__Problem to work on__
All lines holding the string "property" should be copied from the data below.

[Saved data entries]
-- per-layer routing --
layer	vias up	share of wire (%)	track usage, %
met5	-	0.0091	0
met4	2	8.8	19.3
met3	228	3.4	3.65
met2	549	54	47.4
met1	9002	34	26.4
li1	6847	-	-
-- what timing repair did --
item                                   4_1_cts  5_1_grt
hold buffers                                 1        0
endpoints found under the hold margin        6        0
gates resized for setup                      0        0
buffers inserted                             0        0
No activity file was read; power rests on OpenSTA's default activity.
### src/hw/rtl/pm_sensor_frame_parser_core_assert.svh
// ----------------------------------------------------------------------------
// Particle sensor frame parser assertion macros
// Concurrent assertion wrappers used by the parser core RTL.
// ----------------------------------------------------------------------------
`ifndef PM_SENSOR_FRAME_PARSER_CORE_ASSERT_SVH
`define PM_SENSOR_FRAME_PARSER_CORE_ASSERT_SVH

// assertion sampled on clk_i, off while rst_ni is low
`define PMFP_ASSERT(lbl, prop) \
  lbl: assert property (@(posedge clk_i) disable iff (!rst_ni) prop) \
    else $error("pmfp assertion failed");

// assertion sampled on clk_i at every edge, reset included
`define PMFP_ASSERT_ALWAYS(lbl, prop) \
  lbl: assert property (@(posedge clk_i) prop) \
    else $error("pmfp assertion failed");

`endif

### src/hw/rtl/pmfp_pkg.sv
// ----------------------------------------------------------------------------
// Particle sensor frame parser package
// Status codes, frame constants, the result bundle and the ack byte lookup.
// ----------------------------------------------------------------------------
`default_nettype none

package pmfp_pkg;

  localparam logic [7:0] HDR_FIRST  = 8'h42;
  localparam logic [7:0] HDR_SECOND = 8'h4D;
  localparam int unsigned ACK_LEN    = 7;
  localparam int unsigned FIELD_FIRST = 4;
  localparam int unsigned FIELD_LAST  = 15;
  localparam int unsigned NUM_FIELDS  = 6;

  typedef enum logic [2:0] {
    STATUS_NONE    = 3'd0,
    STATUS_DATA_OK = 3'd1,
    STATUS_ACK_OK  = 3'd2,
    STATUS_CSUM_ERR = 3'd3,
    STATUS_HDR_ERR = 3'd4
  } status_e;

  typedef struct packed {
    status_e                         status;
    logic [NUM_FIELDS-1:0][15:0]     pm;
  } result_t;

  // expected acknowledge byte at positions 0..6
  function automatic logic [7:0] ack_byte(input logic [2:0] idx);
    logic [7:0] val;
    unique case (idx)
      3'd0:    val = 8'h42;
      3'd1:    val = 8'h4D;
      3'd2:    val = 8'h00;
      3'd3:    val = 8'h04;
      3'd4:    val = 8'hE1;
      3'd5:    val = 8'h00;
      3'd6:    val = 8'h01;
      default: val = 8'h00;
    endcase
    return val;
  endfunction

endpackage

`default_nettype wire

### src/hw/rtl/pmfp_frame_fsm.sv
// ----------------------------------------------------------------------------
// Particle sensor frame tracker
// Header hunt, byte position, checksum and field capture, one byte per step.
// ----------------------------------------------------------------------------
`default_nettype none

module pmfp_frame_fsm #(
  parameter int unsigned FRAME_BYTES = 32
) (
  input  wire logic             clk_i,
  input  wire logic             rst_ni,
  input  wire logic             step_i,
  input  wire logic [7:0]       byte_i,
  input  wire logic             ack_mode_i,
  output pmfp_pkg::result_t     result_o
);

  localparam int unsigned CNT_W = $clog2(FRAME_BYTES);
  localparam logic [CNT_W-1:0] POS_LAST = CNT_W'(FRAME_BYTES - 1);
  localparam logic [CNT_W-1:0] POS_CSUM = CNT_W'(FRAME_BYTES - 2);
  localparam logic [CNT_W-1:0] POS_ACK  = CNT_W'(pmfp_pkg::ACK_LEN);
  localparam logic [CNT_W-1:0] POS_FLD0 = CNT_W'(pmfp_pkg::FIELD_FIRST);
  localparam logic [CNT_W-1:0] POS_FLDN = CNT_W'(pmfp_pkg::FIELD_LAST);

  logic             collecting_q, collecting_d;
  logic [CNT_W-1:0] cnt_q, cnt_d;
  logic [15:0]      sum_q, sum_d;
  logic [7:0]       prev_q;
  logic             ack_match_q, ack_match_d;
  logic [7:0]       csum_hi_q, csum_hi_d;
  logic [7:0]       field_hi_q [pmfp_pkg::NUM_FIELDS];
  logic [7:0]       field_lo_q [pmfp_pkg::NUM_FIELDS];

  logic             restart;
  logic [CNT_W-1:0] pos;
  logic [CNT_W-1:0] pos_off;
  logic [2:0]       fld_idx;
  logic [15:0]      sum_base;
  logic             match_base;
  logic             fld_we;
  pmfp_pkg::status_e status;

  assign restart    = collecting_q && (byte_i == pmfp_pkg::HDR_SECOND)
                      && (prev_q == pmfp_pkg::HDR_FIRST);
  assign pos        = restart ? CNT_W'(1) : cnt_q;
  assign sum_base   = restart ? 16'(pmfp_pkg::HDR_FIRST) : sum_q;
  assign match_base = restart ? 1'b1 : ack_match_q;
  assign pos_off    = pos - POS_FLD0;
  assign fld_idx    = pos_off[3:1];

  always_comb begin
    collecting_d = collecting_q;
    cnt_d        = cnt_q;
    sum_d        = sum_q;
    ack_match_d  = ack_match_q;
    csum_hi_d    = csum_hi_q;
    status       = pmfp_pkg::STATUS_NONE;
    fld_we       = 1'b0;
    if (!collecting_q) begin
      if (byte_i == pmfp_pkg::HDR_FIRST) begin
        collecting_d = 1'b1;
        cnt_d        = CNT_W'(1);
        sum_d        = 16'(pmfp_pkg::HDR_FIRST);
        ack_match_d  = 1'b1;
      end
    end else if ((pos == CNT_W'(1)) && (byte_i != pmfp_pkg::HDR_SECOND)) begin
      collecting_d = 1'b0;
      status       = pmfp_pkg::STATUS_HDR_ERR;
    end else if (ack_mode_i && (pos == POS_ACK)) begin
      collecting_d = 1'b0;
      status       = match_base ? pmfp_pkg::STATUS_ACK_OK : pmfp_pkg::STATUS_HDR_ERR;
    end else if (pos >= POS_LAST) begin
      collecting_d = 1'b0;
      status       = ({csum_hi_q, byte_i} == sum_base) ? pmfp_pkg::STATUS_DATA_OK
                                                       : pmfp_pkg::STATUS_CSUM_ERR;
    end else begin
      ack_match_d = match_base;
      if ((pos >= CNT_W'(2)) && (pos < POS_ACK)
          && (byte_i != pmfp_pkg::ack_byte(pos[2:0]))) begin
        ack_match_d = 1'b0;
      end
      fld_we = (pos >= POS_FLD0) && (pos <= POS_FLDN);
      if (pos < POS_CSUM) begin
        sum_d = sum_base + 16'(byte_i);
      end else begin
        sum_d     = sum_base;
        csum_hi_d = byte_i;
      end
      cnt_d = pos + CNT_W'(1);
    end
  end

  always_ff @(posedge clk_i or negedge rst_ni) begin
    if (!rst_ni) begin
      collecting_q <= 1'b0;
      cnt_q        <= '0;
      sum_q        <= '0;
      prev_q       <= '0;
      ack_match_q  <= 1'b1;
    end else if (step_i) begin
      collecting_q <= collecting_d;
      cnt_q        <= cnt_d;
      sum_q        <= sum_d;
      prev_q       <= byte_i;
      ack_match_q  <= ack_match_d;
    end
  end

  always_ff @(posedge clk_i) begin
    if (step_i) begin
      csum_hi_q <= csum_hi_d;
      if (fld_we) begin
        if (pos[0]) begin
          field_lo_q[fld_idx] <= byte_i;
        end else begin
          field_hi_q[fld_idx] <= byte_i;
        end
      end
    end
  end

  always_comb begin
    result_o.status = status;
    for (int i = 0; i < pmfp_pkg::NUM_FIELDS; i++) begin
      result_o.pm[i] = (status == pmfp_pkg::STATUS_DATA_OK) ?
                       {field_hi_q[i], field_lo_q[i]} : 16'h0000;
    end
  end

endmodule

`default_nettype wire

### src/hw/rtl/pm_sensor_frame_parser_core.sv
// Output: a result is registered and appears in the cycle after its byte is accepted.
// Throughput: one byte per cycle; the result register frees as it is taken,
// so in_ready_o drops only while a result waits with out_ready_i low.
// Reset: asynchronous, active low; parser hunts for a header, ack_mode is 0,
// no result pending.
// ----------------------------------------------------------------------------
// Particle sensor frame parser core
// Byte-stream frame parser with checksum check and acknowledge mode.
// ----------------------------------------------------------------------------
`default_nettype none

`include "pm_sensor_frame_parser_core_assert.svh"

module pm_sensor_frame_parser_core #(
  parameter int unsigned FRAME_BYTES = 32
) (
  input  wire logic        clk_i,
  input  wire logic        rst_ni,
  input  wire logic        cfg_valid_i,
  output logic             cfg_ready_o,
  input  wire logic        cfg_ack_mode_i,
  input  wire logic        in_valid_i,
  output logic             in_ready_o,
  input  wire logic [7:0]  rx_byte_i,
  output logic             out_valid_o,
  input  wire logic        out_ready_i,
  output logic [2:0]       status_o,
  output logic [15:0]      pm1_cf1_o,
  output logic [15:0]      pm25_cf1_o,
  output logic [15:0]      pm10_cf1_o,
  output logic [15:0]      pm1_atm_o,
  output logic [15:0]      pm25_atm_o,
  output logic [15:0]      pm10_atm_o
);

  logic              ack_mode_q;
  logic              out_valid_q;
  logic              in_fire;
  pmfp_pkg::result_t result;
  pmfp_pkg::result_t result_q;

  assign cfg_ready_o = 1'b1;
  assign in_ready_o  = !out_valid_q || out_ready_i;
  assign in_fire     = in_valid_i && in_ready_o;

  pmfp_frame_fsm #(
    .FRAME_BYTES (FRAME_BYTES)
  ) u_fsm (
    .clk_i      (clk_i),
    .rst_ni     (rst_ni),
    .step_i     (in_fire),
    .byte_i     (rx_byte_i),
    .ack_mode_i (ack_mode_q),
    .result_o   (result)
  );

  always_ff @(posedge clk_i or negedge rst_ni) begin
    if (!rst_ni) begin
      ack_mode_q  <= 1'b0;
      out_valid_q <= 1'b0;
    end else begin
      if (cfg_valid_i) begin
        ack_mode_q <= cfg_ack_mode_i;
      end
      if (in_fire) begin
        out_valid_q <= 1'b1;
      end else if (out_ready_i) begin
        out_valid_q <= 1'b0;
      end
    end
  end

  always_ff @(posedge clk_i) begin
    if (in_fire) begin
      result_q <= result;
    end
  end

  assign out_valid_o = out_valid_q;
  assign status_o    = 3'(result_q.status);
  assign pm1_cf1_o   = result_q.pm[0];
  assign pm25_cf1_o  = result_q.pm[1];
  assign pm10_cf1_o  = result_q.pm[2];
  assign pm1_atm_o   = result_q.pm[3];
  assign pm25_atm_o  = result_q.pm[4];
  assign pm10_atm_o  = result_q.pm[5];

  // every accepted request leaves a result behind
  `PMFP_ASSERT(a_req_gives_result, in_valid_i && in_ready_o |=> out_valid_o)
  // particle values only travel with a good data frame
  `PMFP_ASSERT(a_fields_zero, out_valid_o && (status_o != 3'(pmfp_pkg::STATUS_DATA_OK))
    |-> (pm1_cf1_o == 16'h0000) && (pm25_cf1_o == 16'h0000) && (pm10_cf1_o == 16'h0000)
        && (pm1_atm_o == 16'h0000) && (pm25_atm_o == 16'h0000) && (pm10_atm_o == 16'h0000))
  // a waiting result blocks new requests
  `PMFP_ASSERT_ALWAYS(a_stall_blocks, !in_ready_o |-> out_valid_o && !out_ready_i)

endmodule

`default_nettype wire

__Exercise result__
  lbl: assert property (@(posedge clk_i) disable iff (!rst_ni) prop) \
  lbl: assert property (@(posedge clk_i) prop) \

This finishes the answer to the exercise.